離散擴散模型已成為生成結構化類別資料的強大框架。然而，如何有效從獎勵傾斜分佈中進行取樣仍是一項基本挑戰。儘管扭曲序列蒙特卡羅方法（Twisted Sequential Monte Carlo, SMC）能為此任務提供漸進精確的近似解，但在離散狀態空間中估計最優扭曲函數仍需耗費大量的蒙地卡羅近似計算，導致推論階段出現嚴重的計算瓶頸。為克服此限制，我們提出對比分佈匹配（Contrastive Distribution Matching, CDM）——一個透過正負樣本學習參數化扭曲函數，從而將SMC推論成本分攤化的新框架。為實現高效訓練，我們重新設計梯度估計器，使其能利用離散擴散模型中的封閉形式前向核函數。在實務中，評估我們所學得的扭曲函數僅會產生不到5%的額外計算開銷（相較於基礎模型的單次前向傳遞）。透過廣泛的實證評估，我們證實CDM在匹配的實際執行時間下持續優於現有基準方法。我們在多樣化的應用場景中驗證了本方法的有效性與通用性，包括有毒文本生成、調控性DNA序列設計、蛋白質可設計性，以及擴散大語言模型對齊。

English

Discrete diffusion models have emerged as powerful frameworks for generating structured categorical data. However, efficiently sampling from reward-tilted distributions remains a fundamental challenge. While Twisted Sequential Monte Carlo (SMC) offers asymptotic exactness for this task, estimating the optimal twist function in discrete state spaces necessitates costly Monte Carlo approximations, resulting a severe computational bottleneck at inference.
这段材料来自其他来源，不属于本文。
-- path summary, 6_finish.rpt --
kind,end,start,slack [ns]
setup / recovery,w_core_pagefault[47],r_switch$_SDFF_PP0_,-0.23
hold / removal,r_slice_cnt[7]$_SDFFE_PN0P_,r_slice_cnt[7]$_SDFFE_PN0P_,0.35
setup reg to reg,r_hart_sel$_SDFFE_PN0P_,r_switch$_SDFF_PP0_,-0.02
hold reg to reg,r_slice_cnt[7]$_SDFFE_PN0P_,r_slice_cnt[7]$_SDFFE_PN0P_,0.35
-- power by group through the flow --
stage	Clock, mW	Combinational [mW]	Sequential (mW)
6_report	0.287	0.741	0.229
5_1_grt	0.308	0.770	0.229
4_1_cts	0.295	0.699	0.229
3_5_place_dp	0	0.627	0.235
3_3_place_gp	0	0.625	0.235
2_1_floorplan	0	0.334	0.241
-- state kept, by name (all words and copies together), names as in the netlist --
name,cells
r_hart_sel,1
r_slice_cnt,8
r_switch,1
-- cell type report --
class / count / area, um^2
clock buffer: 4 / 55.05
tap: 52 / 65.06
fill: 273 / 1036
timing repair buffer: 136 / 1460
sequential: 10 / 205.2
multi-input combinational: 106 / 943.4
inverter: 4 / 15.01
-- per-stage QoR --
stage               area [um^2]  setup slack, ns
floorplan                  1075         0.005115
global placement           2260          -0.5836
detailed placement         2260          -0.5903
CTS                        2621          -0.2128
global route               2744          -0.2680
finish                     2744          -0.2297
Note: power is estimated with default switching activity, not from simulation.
To overcome this limitation, we introduce Contrastive Distribution Matching (CDM), a novel framework that amortizes the cost of SMC inference by learning a parameterized twist function via positive and negative samples. For efficient training, we reformulate the gradient estimator to leverage the closed-form forward kernels of discrete diffusion models. In practice, evaluating our learned twist function incurs less than 5% additional computational overhead compared to a single forward pass of the base model. Through extensive empirical evaluations, we demonstrate that CDM consistently outperforms existing baselines under matched wall-clock time. We validate the effectiveness and versatility of our approach across a diverse range of applications, including toxic text generation, regulatory DNA sequence design, protein designability, and diffusion large language model alignment.